John le Carré. El jardinero fiel
El tiempo presente es el de la vigorosa
sociedad postmediática, que genera un sistema de comunicaciones múltiples en el
que la televisión ocupa incuestionablemente su centro. Las televisiones
privilegian a las conversaciones entre los tertulianos-comentaristas, y
conceden un lugar predilecto a los denominados expertos, que proliferan sus
intervenciones en distintos formatos. Así se genera una nueva clase “hablante”,
cuyas palabras se diseminan por todo el ecosistema de comunicación audiovisual,
confiriéndole un estatuto de privilegio en cuanto al valor atribuido a sus
monsergas y cantinelas incesantes.
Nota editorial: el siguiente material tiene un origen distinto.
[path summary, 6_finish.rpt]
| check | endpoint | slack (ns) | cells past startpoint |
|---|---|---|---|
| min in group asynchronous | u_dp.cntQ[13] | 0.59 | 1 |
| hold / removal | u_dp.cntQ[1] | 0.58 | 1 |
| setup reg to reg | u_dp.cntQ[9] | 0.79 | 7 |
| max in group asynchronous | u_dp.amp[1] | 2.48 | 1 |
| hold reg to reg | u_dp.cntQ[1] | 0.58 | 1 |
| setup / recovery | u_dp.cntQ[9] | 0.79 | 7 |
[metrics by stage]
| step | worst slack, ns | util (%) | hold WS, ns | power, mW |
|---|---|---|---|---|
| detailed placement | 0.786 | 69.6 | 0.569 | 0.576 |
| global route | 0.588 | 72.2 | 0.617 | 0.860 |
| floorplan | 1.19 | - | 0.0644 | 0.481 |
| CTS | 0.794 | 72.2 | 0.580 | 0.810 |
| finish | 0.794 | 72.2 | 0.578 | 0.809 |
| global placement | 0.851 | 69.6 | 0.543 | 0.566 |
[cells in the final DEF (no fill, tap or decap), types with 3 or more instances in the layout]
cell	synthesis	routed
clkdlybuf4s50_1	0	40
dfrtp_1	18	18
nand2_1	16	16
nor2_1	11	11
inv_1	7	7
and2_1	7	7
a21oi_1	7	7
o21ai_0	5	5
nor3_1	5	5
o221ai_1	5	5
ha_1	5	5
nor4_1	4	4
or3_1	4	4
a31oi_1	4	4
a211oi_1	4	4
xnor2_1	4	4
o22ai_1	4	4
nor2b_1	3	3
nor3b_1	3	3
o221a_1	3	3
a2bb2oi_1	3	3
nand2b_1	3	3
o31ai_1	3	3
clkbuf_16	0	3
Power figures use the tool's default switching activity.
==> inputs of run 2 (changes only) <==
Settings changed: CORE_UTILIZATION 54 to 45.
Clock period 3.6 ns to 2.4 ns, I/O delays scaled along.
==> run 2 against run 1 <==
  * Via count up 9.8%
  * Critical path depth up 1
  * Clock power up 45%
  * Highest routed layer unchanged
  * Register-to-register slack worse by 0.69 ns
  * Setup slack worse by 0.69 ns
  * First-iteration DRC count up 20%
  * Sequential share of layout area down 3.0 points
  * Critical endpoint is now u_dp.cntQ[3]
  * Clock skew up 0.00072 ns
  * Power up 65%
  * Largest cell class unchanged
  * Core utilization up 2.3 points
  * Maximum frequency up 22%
--- src/rtl/sram_cmd_decode.sv ---
`timescale 1ns/100ps
module sram_cmd_decode
    import sram_burst_pkg::*;
#(
    parameter int NB = 4
) (
    input  logic          cs_n,
    input  logic          cs_hi,
    input  logic          cs_lo_n,
    input  logic          ld_pri_n,
    input  logic          ld_sec_n,
    input  logic          step_n,
    input  logic          wr_all_n,
    input  logic          wr_byte_n,
    input  logic [NB-1:0] lane_n,
    output op_e           op,
    output logic [NB-1:0] lanes
);

    logic          sec_ok;
    logic [NB-1:0] wr_sel;

    always_comb begin
        sec_ok = cs_hi & ~cs_lo_n;
        if (!wr_all_n) begin
            wr_sel = '1;
        end else if (!wr_byte_n) begin
            wr_sel = ~lane_n;
        end else begin
            wr_sel = '0;
        end

        lanes = wr_sel;
        if (!cs_n && !ld_pri_n) begin
            // priority strobe: start of a read burst, write inputs ignored
            op    = sec_ok ? OP_BEGIN : OP_DESEL;
            lanes = '0;
        end else if (!ld_sec_n) begin
            op = (!cs_n && sec_ok) ? OP_BEGIN : OP_DESEL;
        end else begin
            op = step_n ? OP_HOLD : OP_NEXT;
        end
    end

endmodule
`config.mk`:
```
export PLATFORM = sky130hd
export DESIGN_NAME = ca_round_fn
export DESIGN_NICKNAME = d
export VERILOG_FILES = /design/src/rtl/ca_round_pkg.sv /design/src/rtl/ca_rotl.sv /design/src/rtl/ca_sbox.sv /design/src/rtl/ca_sbox_bank.sv /design/src/rtl/ca_round_fn.sv
export SDC_FILE = /design/constraint.sdc
export NUM_CORES = 1
export LEC_CHECK = 0
export ABC_AREA = 1
export BUFFER_PORTS_ARGS = -buffer_cell sky130_fd_sc_hd__buf_2
export CAP_MARGIN = 20
export CORE_MARGIN = 5
export CORE_UTILIZATION = 52
export DETAILED_ROUTE_END_ITERATION = 8
export PLACE_DENSITY = 0.86
export SETUP_SLACK_MARGIN = 0.15
export SLEW_MARGIN = 15
export SYNTH_ARGS = -nofsm -noshare
export SYNTH_HDL_FRONTEND = slang
export SYNTH_HIERARCHICAL = 1
export SYNTH_SLANG_ARGS = --single-unit
```
`constraint.sdc`:
```
create_clock -name clk_i -period 0.87 [get_ports clk_i]
set_input_delay 0.261 -clock clk_i [delete_from_list [all_inputs] [get_ports clk_i]]
set_output_delay 0.261 -clock clk_i [all_outputs]
set_load 0.05 [all_outputs]
```
<file path="config.mk">
export PLATFORM = sky130hd
export DESIGN_NAME = aux_ctrl_reg
export DESIGN_NICKNAME = d
export VERILOG_FILES = /design/src/rtl/aux_ctrl_pkg.sv /design/src/rtl/aux_access_gate.sv /design/src/rtl/aux_bit_store.sv /design/src/rtl/aux_ctrl_reg.sv
export SDC_FILE = /design/constraint.sdc
export NUM_CORES = 1
export LEC_CHECK = 0
export ABC_AREA = 1
export BUFFER_PORTS_ARGS = -buffer_cell sky130_fd_sc_hd__clkbuf_2
export CORE_ASPECT_RATIO = 0.8
export CORE_MARGIN = 2
export CORE_UTILIZATION = 50
export CTS_CLUSTER_SIZE = 20
export DETAILED_ROUTE_END_ITERATION = 12
export PLACE_DENSITY = 0.81
export SYNTH_ARGS = -nofsm -noshare
export SYNTH_HDL_FRONTEND = slang
export SYNTH_HIERARCHICAL = 1
export SYNTH_SLANG_ARGS = --single-unit
</file>
<file path="constraint.sdc">
create_clock -name clk -period 4.2 [get_ports clk]
set_clock_uncertainty 0.15 [all_clocks]
set_input_delay 0 -clock clk [delete_from_list [all_inputs] [get_ports clk]]
set_output_delay 0 -clock clk [all_outputs]
set_load 0.02 [all_outputs]
</file>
Así, el conglomerado de tertulianos y
expertos desempeña un papel equivalente al que antaño realizaban los clérigos y
autoridades de otras clases: producir sermones que se imponen al cuerpo social,
que ahora adopta la forma de audiencia atomizada y recluida en sus domicilios.
He leído con gran interés el inteligente libro
de Carlos Taibo “Contra los tertulianos”, editado por Catarata. Coincido en la
idea de que la proliferación de los mismos y la calidad menguante de los sermones
emitidos, define una nueva época, en tanto que la comparación con las clases
hablantes de cualquier pasado indica una regresión. La nueva casta
parlanchina se inserta en el conjunto de la programación, cuyo código central
remite a un espectáculo permanente, en el que los sermones se intercalan con
distintas formas de la cultura visual. En los programas los tertulianos se
presentan sentados, los expertos intervienen mediante la forma de los bustos
parlantes, en tanto que los conductores y animadores recurren a periodistas
bien dotados corporalmente, que comparecen de pie “a cuerpo completo”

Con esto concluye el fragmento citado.